From the listing below, copy out every line where the word "inverters" appears.

· · ·

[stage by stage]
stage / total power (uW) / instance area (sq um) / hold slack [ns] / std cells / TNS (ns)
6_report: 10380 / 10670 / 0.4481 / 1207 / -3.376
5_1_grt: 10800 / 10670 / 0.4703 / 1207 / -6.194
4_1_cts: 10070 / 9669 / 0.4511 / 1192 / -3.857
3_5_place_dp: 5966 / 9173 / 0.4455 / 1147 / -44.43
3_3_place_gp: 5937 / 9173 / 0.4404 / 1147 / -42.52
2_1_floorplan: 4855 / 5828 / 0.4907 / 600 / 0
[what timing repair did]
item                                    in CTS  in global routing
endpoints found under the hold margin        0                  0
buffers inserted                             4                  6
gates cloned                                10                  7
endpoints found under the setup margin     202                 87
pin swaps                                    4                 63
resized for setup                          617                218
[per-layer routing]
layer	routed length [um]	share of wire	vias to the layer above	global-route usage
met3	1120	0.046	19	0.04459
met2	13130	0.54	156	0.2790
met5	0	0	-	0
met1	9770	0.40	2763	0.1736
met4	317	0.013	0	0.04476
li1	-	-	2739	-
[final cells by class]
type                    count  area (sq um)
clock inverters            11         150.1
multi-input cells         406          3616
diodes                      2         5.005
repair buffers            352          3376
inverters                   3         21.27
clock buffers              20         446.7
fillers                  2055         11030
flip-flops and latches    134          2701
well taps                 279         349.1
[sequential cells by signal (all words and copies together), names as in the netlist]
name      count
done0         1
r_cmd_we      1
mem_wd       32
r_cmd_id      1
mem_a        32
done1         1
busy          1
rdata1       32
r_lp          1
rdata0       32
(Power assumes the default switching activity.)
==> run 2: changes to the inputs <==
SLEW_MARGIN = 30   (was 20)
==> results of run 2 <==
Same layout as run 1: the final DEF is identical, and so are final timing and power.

· · ·

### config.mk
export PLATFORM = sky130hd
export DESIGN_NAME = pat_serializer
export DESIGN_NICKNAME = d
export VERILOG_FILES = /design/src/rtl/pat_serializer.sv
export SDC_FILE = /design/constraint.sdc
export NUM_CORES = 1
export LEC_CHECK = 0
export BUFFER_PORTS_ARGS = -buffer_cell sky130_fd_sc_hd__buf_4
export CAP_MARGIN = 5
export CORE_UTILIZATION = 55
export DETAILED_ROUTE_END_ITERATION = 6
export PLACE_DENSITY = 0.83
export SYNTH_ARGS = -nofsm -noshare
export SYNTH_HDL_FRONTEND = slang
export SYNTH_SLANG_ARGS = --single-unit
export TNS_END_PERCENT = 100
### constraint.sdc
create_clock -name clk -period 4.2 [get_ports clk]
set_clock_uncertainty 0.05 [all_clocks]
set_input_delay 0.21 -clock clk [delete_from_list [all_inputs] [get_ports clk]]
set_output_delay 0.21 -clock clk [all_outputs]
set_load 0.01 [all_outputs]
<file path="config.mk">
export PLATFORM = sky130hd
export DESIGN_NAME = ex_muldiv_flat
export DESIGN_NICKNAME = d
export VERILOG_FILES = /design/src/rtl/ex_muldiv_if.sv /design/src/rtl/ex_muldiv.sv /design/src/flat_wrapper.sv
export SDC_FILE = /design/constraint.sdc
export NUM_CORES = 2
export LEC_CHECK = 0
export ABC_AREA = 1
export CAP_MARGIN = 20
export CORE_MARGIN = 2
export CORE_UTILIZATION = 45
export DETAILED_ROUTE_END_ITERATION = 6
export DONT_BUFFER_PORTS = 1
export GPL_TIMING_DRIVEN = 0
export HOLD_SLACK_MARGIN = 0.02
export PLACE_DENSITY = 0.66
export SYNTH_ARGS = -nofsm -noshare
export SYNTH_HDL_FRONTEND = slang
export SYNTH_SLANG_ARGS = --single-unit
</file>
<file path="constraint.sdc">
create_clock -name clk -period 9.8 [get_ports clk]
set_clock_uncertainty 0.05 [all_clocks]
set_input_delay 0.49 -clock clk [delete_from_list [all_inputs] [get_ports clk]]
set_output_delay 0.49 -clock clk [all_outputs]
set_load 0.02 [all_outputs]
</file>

· · ·

Exercise output –
clock inverters            11         150.1
inverters                   3         21.27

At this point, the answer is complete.